--- Exercise directions ---
Scan the lines below; pull out those with "typedef".

Stored data below:

<file path="src/rtl/watch_keyset_ctrl.sv">
// HH:MM:SS watch with validated keypad entry, blinking cursor, 12h/24h display
// and 1 Hz tick, multiplexed onto an 8-position common-cathode 7-segment bank.
module watch_keyset_ctrl #(
  parameter int CLK_HZ     = 1000,
  parameter int SCAN_DIV   = 1,
  parameter int BLINK_HALF = 250
) (
  input  logic       clk,
  input  logic       rst,
  input  logic       set_time,
  input  logic       key_valid,
  input  logic [3:0] keypad,
  input  logic       mode_12h,
  output logic [7:0] seg_data,
  output logic [7:0] seg_com,
  output logic       pm,
  output logic       sec_tick,
  output logic       entry_busy
);

  localparam int PW = (CLK_HZ > 1) ? $clog2(CLK_HZ) : 1;
  localparam int BW = (BLINK_HALF > 1) ? $clog2(BLINK_HALF) : 1;
  localparam int DW = (SCAN_DIV > 1) ? $clog2(SCAN_DIV) : 1;
  localparam logic [PW-1:0] PRESC_MAX = PW'(CLK_HZ - 1);
  localparam logic [BW-1:0] BLINK_MAX = BW'(BLINK_HALF - 1);
  localparam logic [DW-1:0] SCAN_MAX  = DW'(SCAN_DIV - 1);

  typedef enum logic [1:0] {
    ST_RUN   = 2'd0,
    ST_ENTRY = 2'd1,
    ST_DONE  = 2'd2
  } state_t;

  // Digit 0 = H10, 1 = H1, 2 = M10, 3 = M1, 4 = S10, 5 = S1.
  typedef logic [5:0][3:0] digits_t;

  function automatic logic [7:0] seg_decode(input logic [3:0] d);
    logic [7:0] s;
    case (d)
      4'd0:    s = 8'h3F;
      4'd1:    s = 8'h06;
      4'd2:    s = 8'h5B;
      4'd3:    s = 8'h4F;
      4'd4:    s = 8'h66;
      4'd5:    s = 8'h6D;
      4'd6:    s = 8'h7D;
      4'd7:    s = 8'h07;
      4'd8:    s = 8'h7F;
      4'd9:    s = 8'h6F;
      default: s = 8'h00;
    endcase
    return s;
  endfunction

  function automatic digits_t inc_time(input digits_t t);
    digits_t r;
    r = t;
    if (r[5] != 4'd9) begin
      r[5] = r[5] + 4'd1;
    end else begin
      r[5] = 4'd0;
      if (r[4] != 4'd5) begin
        r[4] = r[4] + 4'd1;
      end else begin
        r[4] = 4'd0;
        if (r[3] != 4'd9) begin
          r[3] = r[3] + 4'd1;
        end else begin
          r[3] = 4'd0;
          if (r[2] != 4'd5) begin
            r[2] = r[2] + 4'd1;
          end else begin
            r[2] = 4'd0;
            if (r[0] == 4'd2 && r[1] == 4'd3) begin
              r[0] = 4'd0;
              r[1] = 4'd0;
            end else if (r[1] == 4'd9) begin
              r[1] = 4'd0;
              r[0] = r[0] + 4'd1;
            end else begin
              r[1] = r[1] + 4'd1;
            end
          end
        end
      end
    end
    return r;
  endfunction

  // 24h BCD hour -> 12h BCD hour {tens, ones}; midnight and noon both show 12.
  function automatic logic [7:0] hour_12h(input logic [3:0] h10, input logic [3:0] h1);
    logic [4:0] hb;
    logic [4:0] dh;
    logic [7:0] res;
    hb = ({1'b0, h10} * 5'd10) + {1'b0, h1};
    if (hb == 5'd0) begin
      dh = 5'd12;
    end else if (hb > 5'd12) begin
      dh = hb - 5'd12;
    end else begin
      dh = hb;
    end
    if (dh >= 5'd10) begin
      res = {4'd1, dh[3:0] - 4'd10};
    end else begin
      res = {4'd0, dh[3:0]};
    end
    return res;
  endfunction

  function automatic logic hour_is_pm(input logic [3:0] h10, input logic [3:0] h1);
    return (h10 >= 4'd2) || ((h10 == 4'd1) && (h1 >= 4'd2));
  endfunction

  function automatic logic [3:0] digit_limit(input logic [2:0] pos, input logic [3:0] first);
    logic [3:0] lim;
    case (pos)
      3'd0:    lim = 4'd2;
      3'd1:    lim = (first == 4'd2) ? 4'd3 : 4'd9;
      3'd2:    lim = 4'd5;
      3'd3:    lim = 4'd9;
      3'd4:    lim = 4'd5;
      3'd5:    lim = 4'd9;
      default: lim = 4'd0;
    endcase
    return lim;
  endfunction

  state_t          state_r, state_nx;
  logic [PW-1:0]   presc_r, presc_nx;
  digits_t         time_r, time_nx;
  digits_t         buf_r, buf_nx;
  digits_t         loaded_s;
  logic [2:0]      cursor_r, cursor_nx;
  logic [BW-1:0]   blink_cnt_r, blink_cnt_nx;
  logic            blink_on_r, blink_on_nx;
  logic            tick_nx;
  logic            digit_ok_s;
  logic            pm_nx;
  logic [DW-1:0]   scan_div_r;
  logic [2:0]      scan_idx_r;
  digits_t         src_s;
  logic [7:0]      hr12_s;
  logic [7:0]      seg_nx;
  logic [7:0]      com_nx;

  // Next-state, timekeeping, entry buffer and blink control.
  always_comb begin
    state_nx     = state_r;
    presc_nx     = presc_r;
    time_nx      = time_r;
    buf_nx       = buf_r;
    cursor_nx    = cursor_r;
    blink_cnt_nx = {BW{1'b0}};
    blink_on_nx  = 1'b1;
    tick_nx      = 1'b0;
    loaded_s     = buf_r;
    digit_ok_s   = (cursor_r < 3'd6) && (keypad <= digit_limit(cursor_r, buf_r[0]));
    case (state_r)
      ST_RUN: begin
        if (set_time) begin
          // Entering entry mode takes priority over a coincident second wrap.
          state_nx  = ST_ENTRY;
          presc_nx  = {PW{1'b0}};
          buf_nx    = '0;
          cursor_nx = 3'd0;
        end else if (presc_r == PRESC_MAX) begin
          presc_nx = {PW{1'b0}};
          tick_nx  = 1'b1;
          time_nx  = inc_time(time_r);
        end else begin
          presc_nx = presc_r + PW'(1);
        end
      end
      ST_ENTRY: begin
        presc_nx = {PW{1'b0}};
        if (blink_cnt_r == BLINK_MAX) begin
          blink_cnt_nx = {BW{1'b0}};
          blink_on_nx  = ~blink_on_r;
        end else begin
          blink_cnt_nx = blink_cnt_r + BW'(1);
          blink_on_nx  = blink_on_r;
        end
        if (!set_time) begin
          state_nx = ST_RUN;
        end else if (key_valid && keypad == 4'hC) begin
          buf_nx    = '0;
          cursor_nx = 3'd0;
        end else if (key_valid && digit_ok_s) begin
          loaded_s[cursor_r] = keypad;
          buf_nx             = loaded_s;
          if (cursor_r == 3'd5) begin
            time_nx   = loaded_s;
            state_nx  = ST_DONE;
            cursor_nx = 3'd6;
          end else begin
            cursor_nx = cursor_r + 3'd1;
          end
        end else begin
          buf_nx = buf_r;
        end
      end
      ST_DONE: begin
        presc_nx = {PW{1'b0}};
        if (!set_time) begin
          state_nx = ST_RUN;
        end else begin
          state_nx = ST_DONE;
        end
      end
      default: begin
        state_nx = ST_RUN;
        presc_nx = {PW{1'b0}};
      end
    endcase
    // Once the hour is fully keyed in, pm follows the entry buffer.
    if (state_nx == ST_ENTRY && cursor_nx >= 3'd2) begin
      pm_nx = hour_is_pm(buf_nx[0], buf_nx[1]);
    end else begin
      pm_nx = hour_is_pm(time_nx[0], time_nx[1]);
    end
  end

  // Core state registers and status outputs.
  always_ff @(posedge clk or negedge rst) begin
    if (!rst) begin
      state_r     <= ST_RUN;
      presc_r     <= {PW{1'b0}};
      time_r      <= '0;
      buf_r       <= '0;
      cursor_r    <= 3'd0;
      blink_cnt_r <= {BW{1'b0}};
      blink_on_r  <= 1'b1;
      pm          <= 1'b0;
      sec_tick    <= 1'b0;
      entry_busy  <= 1'b0;
    end else begin
      state_r     <= state_nx;
      presc_r     <= presc_nx;
      time_r      <= time_nx;
      buf_r       <= buf_nx;
      cursor_r    <= cursor_nx;
      blink_cnt_r <= blink_cnt_nx;
      blink_on_r  <= blink_on_nx;
      pm          <= pm_nx;
      sec_tick    <= tick_nx;
      entry_busy  <= (state_nx == ST_ENTRY);
    end
  end

  // Display source selection; 12h conversion applies to complete times only.
  always_comb begin
    com_nx = ~(8'h80 >> scan_idx_r);
    seg_nx = 8'h00;
    src_s  = (state_r == ST_DONE) ? buf_r : time_r;
    hr12_s = hour_12h(src_s[0], src_s[1]);
    src_s[0] = mode_12h ? hr12_s[7:4] : src_s[0];
    src_s[1] = mode_12h ? hr12_s[3:0] : src_s[1];
    if (state_r == ST_ENTRY) begin
      if (scan_idx_r < cursor_r) begin
        seg_nx = seg_decode(buf_r[scan_idx_r]);
      end else if (scan_idx_r == cursor_r) begin
        seg_nx = blink_on_r ? 8'h08 : 8'h00;
      end else begin
        seg_nx = 8'h00;
      end
    end else if (scan_idx_r < 3'd6) begin
      seg_nx = seg_decode(src_s[scan_idx_r]);
    end else begin
      seg_nx = 8'h00;
    end
  end

  // Scan position counter and registered segment/common drive.
  always_ff @(posedge clk or negedge rst) begin
    if (!rst) begin
      scan_div_r <= {DW{1'b0}};
      scan_idx_r <= 3'd0;
      seg_com    <= 8'hFF;
      seg_data   <= 8'h00;
    end else begin
      if (scan_div_r == SCAN_MAX) begin
        scan_div_r <= {DW{1'b0}};
        scan_idx_r <= scan_idx_r + 3'd1;
      end else begin
        scan_div_r <= scan_div_r + DW'(1);
        scan_idx_r <= scan_idx_r;
      end
      seg_com  <= com_nx;
      seg_data <= seg_nx;
    end
  end

endmodule

</file>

End of Stored data.

--- Worked solution ---
  typedef enum logic [1:0] {
  typedef logic [5:0][3:0] digits_t;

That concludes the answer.